[Exercise instructions]: Lines below starting with the line with "Worst Setup End" and going on through the line with "Chip Height |" must be output exactly; the rest of the records must be left out.

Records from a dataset
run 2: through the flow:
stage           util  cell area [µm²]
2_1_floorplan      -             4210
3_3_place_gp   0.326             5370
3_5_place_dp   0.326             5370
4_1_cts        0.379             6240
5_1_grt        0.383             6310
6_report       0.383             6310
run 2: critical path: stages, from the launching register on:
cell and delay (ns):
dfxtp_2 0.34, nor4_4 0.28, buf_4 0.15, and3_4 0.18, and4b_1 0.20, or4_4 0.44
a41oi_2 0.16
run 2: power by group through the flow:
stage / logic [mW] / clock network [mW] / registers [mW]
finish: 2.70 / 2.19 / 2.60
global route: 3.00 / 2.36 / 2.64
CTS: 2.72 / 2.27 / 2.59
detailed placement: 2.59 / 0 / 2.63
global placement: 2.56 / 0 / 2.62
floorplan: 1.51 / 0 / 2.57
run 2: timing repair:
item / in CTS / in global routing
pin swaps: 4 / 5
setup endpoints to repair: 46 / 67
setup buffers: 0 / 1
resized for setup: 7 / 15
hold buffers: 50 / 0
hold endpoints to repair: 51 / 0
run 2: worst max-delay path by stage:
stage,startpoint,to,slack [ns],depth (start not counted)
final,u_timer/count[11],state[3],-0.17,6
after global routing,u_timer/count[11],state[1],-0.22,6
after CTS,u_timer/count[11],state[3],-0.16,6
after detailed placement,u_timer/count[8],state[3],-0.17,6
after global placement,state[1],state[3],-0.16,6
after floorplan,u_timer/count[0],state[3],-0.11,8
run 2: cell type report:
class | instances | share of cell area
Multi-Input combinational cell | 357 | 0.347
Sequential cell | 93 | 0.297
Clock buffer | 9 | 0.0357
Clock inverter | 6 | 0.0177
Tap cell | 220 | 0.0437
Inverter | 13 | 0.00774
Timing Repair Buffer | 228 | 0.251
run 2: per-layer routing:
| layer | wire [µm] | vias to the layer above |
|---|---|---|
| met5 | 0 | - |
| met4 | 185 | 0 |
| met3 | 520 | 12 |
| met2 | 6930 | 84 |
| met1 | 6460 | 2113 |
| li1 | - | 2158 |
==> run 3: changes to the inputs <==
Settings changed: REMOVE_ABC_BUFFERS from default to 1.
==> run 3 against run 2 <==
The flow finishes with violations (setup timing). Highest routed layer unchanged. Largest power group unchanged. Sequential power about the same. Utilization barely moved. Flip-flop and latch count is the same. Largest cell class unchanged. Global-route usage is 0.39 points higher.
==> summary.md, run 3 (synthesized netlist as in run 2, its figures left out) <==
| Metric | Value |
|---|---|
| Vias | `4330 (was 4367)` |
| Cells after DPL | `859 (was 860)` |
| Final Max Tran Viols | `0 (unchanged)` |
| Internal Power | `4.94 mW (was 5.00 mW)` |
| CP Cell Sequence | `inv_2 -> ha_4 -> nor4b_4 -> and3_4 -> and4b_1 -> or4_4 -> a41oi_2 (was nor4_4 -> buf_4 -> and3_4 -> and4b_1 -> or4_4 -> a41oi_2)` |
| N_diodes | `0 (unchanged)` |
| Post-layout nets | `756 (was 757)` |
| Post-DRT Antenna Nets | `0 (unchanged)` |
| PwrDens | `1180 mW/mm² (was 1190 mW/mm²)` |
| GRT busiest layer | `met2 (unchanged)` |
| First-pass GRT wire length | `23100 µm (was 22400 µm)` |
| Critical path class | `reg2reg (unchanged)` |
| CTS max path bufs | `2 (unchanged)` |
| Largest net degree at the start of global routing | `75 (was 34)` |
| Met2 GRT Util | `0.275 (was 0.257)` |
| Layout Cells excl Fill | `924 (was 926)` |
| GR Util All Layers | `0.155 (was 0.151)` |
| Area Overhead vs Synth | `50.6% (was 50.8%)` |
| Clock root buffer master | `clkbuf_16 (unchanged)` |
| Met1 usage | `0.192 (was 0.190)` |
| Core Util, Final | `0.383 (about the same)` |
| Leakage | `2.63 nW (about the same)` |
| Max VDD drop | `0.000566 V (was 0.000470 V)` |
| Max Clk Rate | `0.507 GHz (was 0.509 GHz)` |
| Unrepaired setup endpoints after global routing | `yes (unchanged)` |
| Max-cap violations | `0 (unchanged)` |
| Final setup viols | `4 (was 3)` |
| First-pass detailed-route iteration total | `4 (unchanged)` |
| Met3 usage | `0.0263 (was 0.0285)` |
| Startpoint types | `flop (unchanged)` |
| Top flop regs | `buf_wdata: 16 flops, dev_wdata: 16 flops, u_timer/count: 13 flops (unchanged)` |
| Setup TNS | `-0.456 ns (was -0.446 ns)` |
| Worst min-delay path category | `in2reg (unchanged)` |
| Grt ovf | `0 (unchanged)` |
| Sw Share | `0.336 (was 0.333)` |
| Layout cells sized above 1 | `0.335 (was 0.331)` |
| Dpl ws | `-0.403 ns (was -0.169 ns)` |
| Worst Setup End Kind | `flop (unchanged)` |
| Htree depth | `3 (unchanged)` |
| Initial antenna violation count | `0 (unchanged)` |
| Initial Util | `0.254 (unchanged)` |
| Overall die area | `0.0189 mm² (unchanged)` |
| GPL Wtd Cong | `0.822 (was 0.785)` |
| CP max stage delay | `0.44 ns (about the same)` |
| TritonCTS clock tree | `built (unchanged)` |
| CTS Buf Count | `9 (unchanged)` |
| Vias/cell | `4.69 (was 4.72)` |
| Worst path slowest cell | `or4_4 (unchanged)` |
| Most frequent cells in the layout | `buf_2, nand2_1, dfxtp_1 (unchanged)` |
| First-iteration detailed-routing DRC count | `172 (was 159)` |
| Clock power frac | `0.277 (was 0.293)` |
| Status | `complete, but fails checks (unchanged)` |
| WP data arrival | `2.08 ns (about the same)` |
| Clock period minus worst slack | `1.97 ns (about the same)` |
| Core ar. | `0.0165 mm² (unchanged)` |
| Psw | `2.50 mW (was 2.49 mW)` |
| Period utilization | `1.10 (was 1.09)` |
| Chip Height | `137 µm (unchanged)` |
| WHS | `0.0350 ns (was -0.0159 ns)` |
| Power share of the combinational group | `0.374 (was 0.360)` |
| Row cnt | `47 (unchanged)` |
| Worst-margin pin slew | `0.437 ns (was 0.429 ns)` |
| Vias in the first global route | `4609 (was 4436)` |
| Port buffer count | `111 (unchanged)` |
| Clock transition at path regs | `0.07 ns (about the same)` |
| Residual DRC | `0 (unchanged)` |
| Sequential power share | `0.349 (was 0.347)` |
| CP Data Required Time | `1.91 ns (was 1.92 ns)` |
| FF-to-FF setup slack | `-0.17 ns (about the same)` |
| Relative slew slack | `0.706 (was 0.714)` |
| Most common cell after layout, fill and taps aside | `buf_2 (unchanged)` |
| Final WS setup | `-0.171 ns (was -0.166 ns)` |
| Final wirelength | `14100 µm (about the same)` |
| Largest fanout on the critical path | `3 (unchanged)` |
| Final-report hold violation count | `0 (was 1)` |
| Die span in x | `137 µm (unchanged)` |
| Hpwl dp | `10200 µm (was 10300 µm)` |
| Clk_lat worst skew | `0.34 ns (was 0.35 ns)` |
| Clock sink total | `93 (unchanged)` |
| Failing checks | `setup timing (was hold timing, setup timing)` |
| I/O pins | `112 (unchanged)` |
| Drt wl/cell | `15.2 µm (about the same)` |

[Answer space]:
| Worst Setup End Kind | `flop (unchanged)` |
| Htree depth | `3 (unchanged)` |
| Initial antenna violation count | `0 (unchanged)` |
| Initial Util | `0.254 (unchanged)` |
| Overall die area | `0.0189 mm² (unchanged)` |
| GPL Wtd Cong | `0.822 (was 0.785)` |
| CP max stage delay | `0.44 ns (about the same)` |
| TritonCTS clock tree | `built (unchanged)` |
| CTS Buf Count | `9 (unchanged)` |
| Vias/cell | `4.69 (was 4.72)` |
| Worst path slowest cell | `or4_4 (unchanged)` |
| Most frequent cells in the layout | `buf_2, nand2_1, dfxtp_1 (unchanged)` |
| First-iteration detailed-routing DRC count | `172 (was 159)` |
| Clock power frac | `0.277 (was 0.293)` |
| Status | `complete, but fails checks (unchanged)` |
| WP data arrival | `2.08 ns (about the same)` |
| Clock period minus worst slack | `1.97 ns (about the same)` |
| Core ar. | `0.0165 mm² (unchanged)` |
| Psw | `2.50 mW (was 2.49 mW)` |
| Period utilization | `1.10 (was 1.09)` |
| Chip Height | `137 µm (unchanged)` |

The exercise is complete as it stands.